1. On April 29, 1987, the claimant filed an accident report with the Department of Labor and Industries alleging that he had suffered an industrial injury or a condition caused by an occupational disease on April 18, 1987 while working for U.S. Intelco Networks, Inc. On October 9, 1987, the Department issued an order rejecting the claim for the reasons that the condition was neither the result of an industrial injury nor an occupational disease, and that the condition preexisted the alleged injury and was not related thereto.

On October 14, 1987, the claimant filed a protest and request for reconsideration of the Department's order of October 9, 1987. On November 24, 1987, the Department issued an order holding its previous order of October 9, 1987 in abeyance. On April 27, 1988, the Department issued an order indicating that the claim would remain rejected pursuant to its previous order of October 9, 1987.

On May 26, 1988, a notice of appeal of the Department's order of April 27, 1988 was filed by the claimant with the Board of Industrial Insurance Appeals. On June 14, 1988 the Board issued an order granting the appeal, assigning it Docket No. 88 2237 and directed that proceedings be held on the issues raised.

2. As of April 18, 1987, the claimant was employed by U.S. Intelco Networks, Inc., as a senior analyst programmer.

3. On the morning of April 18, 1987 the claimant was working overtime in an attempt to complete a computer program scheduled to go into production on Monday, April 20, 1987. The claimant inadvertently deleted the program which meant the project could not be completed on schedule.

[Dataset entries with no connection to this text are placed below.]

<file path="src/rtl/dma_thr_pkg.sv">
package dma_thr_pkg;

    typedef enum logic [1:0] {
        ST_IDLE,
        ST_REQ,
        ST_XFER,
        ST_REL
    } thr_state_e;

    function automatic int unsigned unit_bytes(input logic [2:0] code);
        case (code)
            3'd1:    return 2;
            3'd2:    return 4;
            3'd3:    return 16;
            3'd4:    return 32;
            default: return 1;
        endcase
    endfunction

    function automatic int unsigned unit_beats(input logic [2:0] code,
                                               input int unsigned bus_bytes);
        int unsigned b;
        b = unit_bytes(code) / bus_bytes;
        return (b == 0) ? 1 : b;
    endfunction

endpackage

</file>
<file path="src/rtl/thr_mode_decode.sv">
module thr_mode_decode #(
    parameter int GAP_SHORT = 16,
    parameter int GAP_LONG  = 64,
    parameter int GAP_W     = $clog2(GAP_LONG + 1)
) (
    input  logic [1:0]       cyc_mode,
    input  logic             all_chan_steal,
    output logic [GAP_W-1:0] gap_len,
    output logic             cfg_err
);
    logic intermittent;

    always_comb begin
        intermittent = cyc_mode[1];
        cfg_err      = intermittent && !all_chan_steal;
        gap_len      = '0;
        if (intermittent && all_chan_steal) begin
            gap_len = cyc_mode[0] ? GAP_W'(GAP_LONG) : GAP_W'(GAP_SHORT);
        end
    end
endmodule

</file>
<file path="src/rtl/thr_gap_timer.sv">
module thr_gap_timer #(
    parameter int GAP_W = 7
) (
    input  logic             clk,
    input  logic             rst_n,
    input  logic             start,
    input  logic [GAP_W-1:0] len,
    output logic             busy
);
    typedef struct packed {
        logic [GAP_W-1:0] gap;
    } gap_regs_t;

    gap_regs_t gap_d, gap_q;

    always_comb begin
        gap_d = gap_q;
        if (start) begin
            gap_d.gap = len;
        end else if (gap_q.gap != '0) begin
            gap_d.gap = gap_q.gap - 1'b1;
        end
    end

    always_ff @(posedge clk or negedge rst_n) begin
        if (!rst_n) gap_q <= '0;
        else        gap_q <= gap_d;
    end

    assign busy = (gap_q.gap != '0);

    assert_gap_dec_R3: assert property (@(posedge clk) disable iff (!rst_n)
        (gap_q.gap != '0 && !start) |=> (gap_q.gap == $past(gap_q.gap) - 1'b1));
endmodule

</file>
<file path="src/rtl/thr_unit_ctr.sv">
module thr_unit_ctr #(
    parameter int CNT_W = 16
) (
    input  logic             clk,
    input  logic             rst_n,
    input  logic             load,
    input  logic [CNT_W-1:0] load_val,
    input  logic             dec,
    output logic [CNT_W-1:0] remaining,
    output logic             done
);
    typedef struct packed {
        logic [CNT_W-1:0] cnt;
        logic             done;
    } ctr_regs_t;

    ctr_regs_t ctr_d, ctr_q;

    always_comb begin
        ctr_d = ctr_q;
        if (load) begin
            ctr_d.cnt  = load_val;
            ctr_d.done = (load_val == '0);
        end else if (dec && ctr_q.cnt != '0) begin
            ctr_d.cnt  = ctr_q.cnt - 1'b1;
            ctr_d.done = (ctr_q.cnt == CNT_W'(1));
        end
    end

    always_ff @(posedge clk or negedge rst_n) begin
        if (!rst_n) begin
            ctr_q.cnt  <= '0;
            ctr_q.done <= 1'b1;
        end else begin
            ctr_q <= ctr_d;
        end
    end

    assign remaining = ctr_q.cnt;
    assign done      = ctr_q.done;

    assert_dec_one_R8: assert property (@(posedge clk) disable iff (!rst_n)
        (dec && !load && ctr_q.cnt != '0) |=> (ctr_q.cnt == $past(ctr_q.cnt) - 1'b1));
    assert_done_zero_R8: assert property (@(posedge clk) disable iff (!rst_n)
        (ctr_q.cnt == '0) == ctr_q.done);
    assert_load_R10: assert property (@(posedge clk) disable iff (!rst_n)
        load |=> (ctr_q.cnt == $past(load_val)));
endmodule

</file>
<file path="src/rtl/dma_cs_throttle.sv">
module dma_cs_throttle
    import dma_thr_pkg::*;
#(
    parameter int BUS_BYTES = 4,
    parameter int CNT_W     = 16,
    parameter int GAP_SHORT = 16,
    parameter int GAP_LONG  = 64
) (
    input  logic             clk,
    input  logic             rst_n,
    input  logic             xfer_req_n,
    input  logic [1:0]       cyc_mode,
    input  logic             all_chan_steal,
    input  logic [2:0]       unit_code,
    output logic             bus_req,
    input  logic             bus_gnt,
    input  logic             beat_ack,
    output logic             bus_rel,
    input  logic             load,
    input  logic [CNT_W-1:0] load_count,
    output logic [CNT_W-1:0] remaining,
    output logic             done,
    output logic             cfg_err
);
    localparam int GAP_W    = $clog2(GAP_LONG + 1);
    localparam int MAX_BEAT = (32 / BUS_BYTES < 1) ? 1 : 32 / BUS_BYTES;
    localparam int BEAT_W   = $clog2(MAX_BEAT + 1);

    typedef struct packed {
        thr_state_e        state;
        logic              pend;
        logic [BEAT_W-1:0] beats_tgt;
        logic [BEAT_W-1:0] beat_cnt;
    } fsm_regs_t;

    fsm_regs_t fsm_d, fsm_q;

    logic [GAP_W-1:0] gap_len;
    logic             gap_busy;
    logic             unit_end;
    logic             pend_in;

    thr_mode_decode #(
        .GAP_SHORT(GAP_SHORT),
        .GAP_LONG (GAP_LONG),
        .GAP_W    (GAP_W)
    ) u_mode (
        .cyc_mode      (cyc_mode),
        .all_chan_steal(all_chan_steal),
        .gap_len       (gap_len),
        .cfg_err       (cfg_err)
    );

    thr_gap_timer #(.GAP_W(GAP_W)) u_gap (
        .clk  (clk),
        .rst_n(rst_n),
        .start(unit_end),
        .len  (gap_len),
        .busy (gap_busy)
    );

    thr_unit_ctr #(.CNT_W(CNT_W)) u_ctr (
        .clk      (clk),
        .rst_n    (rst_n),
        .load     (load),
        .load_val (load_count),
        .dec      (unit_end),
        .remaining(remaining),
        .done     (done)
    );

    always_comb begin
        fsm_d    = fsm_q;
        unit_end = 1'b0;
        pend_in  = fsm_q.pend || !xfer_req_n;
        fsm_d.pend = pend_in;
        case (fsm_q.state)
            ST_IDLE, ST_REL: begin
                fsm_d.state = ST_IDLE;
                if (pend_in && !done && !gap_busy) begin
                    fsm_d.state     = ST_REQ;
                    fsm_d.pend      = 1'b0;
                    fsm_d.beats_tgt = BEAT_W'(unit_beats(unit_code, BUS_BYTES));
                end
            end
            ST_REQ: begin
                if (bus_gnt) begin
                    fsm_d.state    = ST_XFER;
                    fsm_d.beat_cnt = '0;
                end
            end
            ST_XFER: begin
                if (beat_ack) begin
                    if (fsm_q.beat_cnt == fsm_q.beats_tgt - 1'b1) begin
                        fsm_d.state = ST_REL;
                        unit_end    = 1'b1;
                    end else begin
                        fsm_d.beat_cnt = fsm_q.beat_cnt + 1'b1;
                    end
                end
            end
            default: fsm_d.state = ST_IDLE;
        endcase
    end

    always_ff @(posedge clk or negedge rst_n) begin
        if (!rst_n) begin
            fsm_q.state     <= ST_IDLE;
            fsm_q.pend      <= 1'b0;
            fsm_q.beats_tgt <= '0;
            fsm_q.beat_cnt  <= '0;
        end else begin
            fsm_q <= fsm_d;
        end
    end

    assign bus_req = (fsm_q.state == ST_REQ);
    assign bus_rel = (fsm_q.state == ST_REL);

    assert_cfg_nogap_R4: assert property (@(posedge clk) disable iff (!rst_n)
        (unit_end && cfg_err) |=> !gap_busy);
    assert_gap_hold_R3: assert property (@(posedge clk) disable iff (!rst_n)
        (gap_busy && !bus_req) |=> !bus_req);
    assert_req_held_R5: assert property (@(posedge clk) disable iff (!rst_n)
        (bus_req && !bus_gnt) |=> bus_req);
    assert_req_drop_R5: assert property (@(posedge clk) disable iff (!rst_n)
        (bus_req && bus_gnt) |=> !bus_req);
    assert_rel_pulse_R7: assert property (@(posedge clk) disable iff (!rst_n)
        bus_rel |=> !bus_rel);
    assert_rel_after_ack_R7: assert property (@(posedge clk) disable iff (!rst_n)
        $rose(bus_rel) |-> $past(beat_ack));
    assert_no_req_done_R8: assert property (@(posedge clk) disable iff (!rst_n)
        (done && !bus_req) |=> !bus_req);
endmodule

</file>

4. After realizing that the work on the program had been lost, the claimant suffered an anxiety reaction for which he received psychotherapy from a licensed clinical psychologist from May 12, 1987 through July 16, 1987. The anxiety reaction was caused by the emotional stress which occurred during the course of claimant's employment on the morning of April 18, 1987. [9]

CONCLUSIONS OF LAW

  1. The Board of Industrial Insurance Appeals has jurisdiction over the parties and the subject matter to this appeal.
  2. On April 18, 1987 the claimant suffered an industrial injury as that term is defined in RCW 51.08.100.
  3. The order of the Department of Labor and Industries dated April 27, 1988 adhering to the provisions of a Department order of October 9, 1987 which rejected the claim on the basis that the condition was not the result of the exposure alleged; that there was no industrial injury as defined by the industrial insurance laws; that the condition preexisted the alleged industrial injury and was not related thereto; and that the condition was not an occupational disease, is incorrect and is reversed and this claim is remanded to the Department of Labor and Industries to issue an order allowing the claim as an industrial injury occurring on April 18, 1987 and to take further action as indicated.

It is so ORDERED.

Dated this 26th day of October, 1989.

BOARD OF INDUSTRIAL INSURANCE APPEALS

/s/

SARA T. HARMONChairperson

/s/

FRANK E. FENNERTY, JR.Member

/s/

PHILLIP T. BORKMember

(1) 1This statutory provision is not retroactive to the present claim, but illustrates the clear distinction which is made between a mental/mental occupational disease and a mental/mental industrial injury.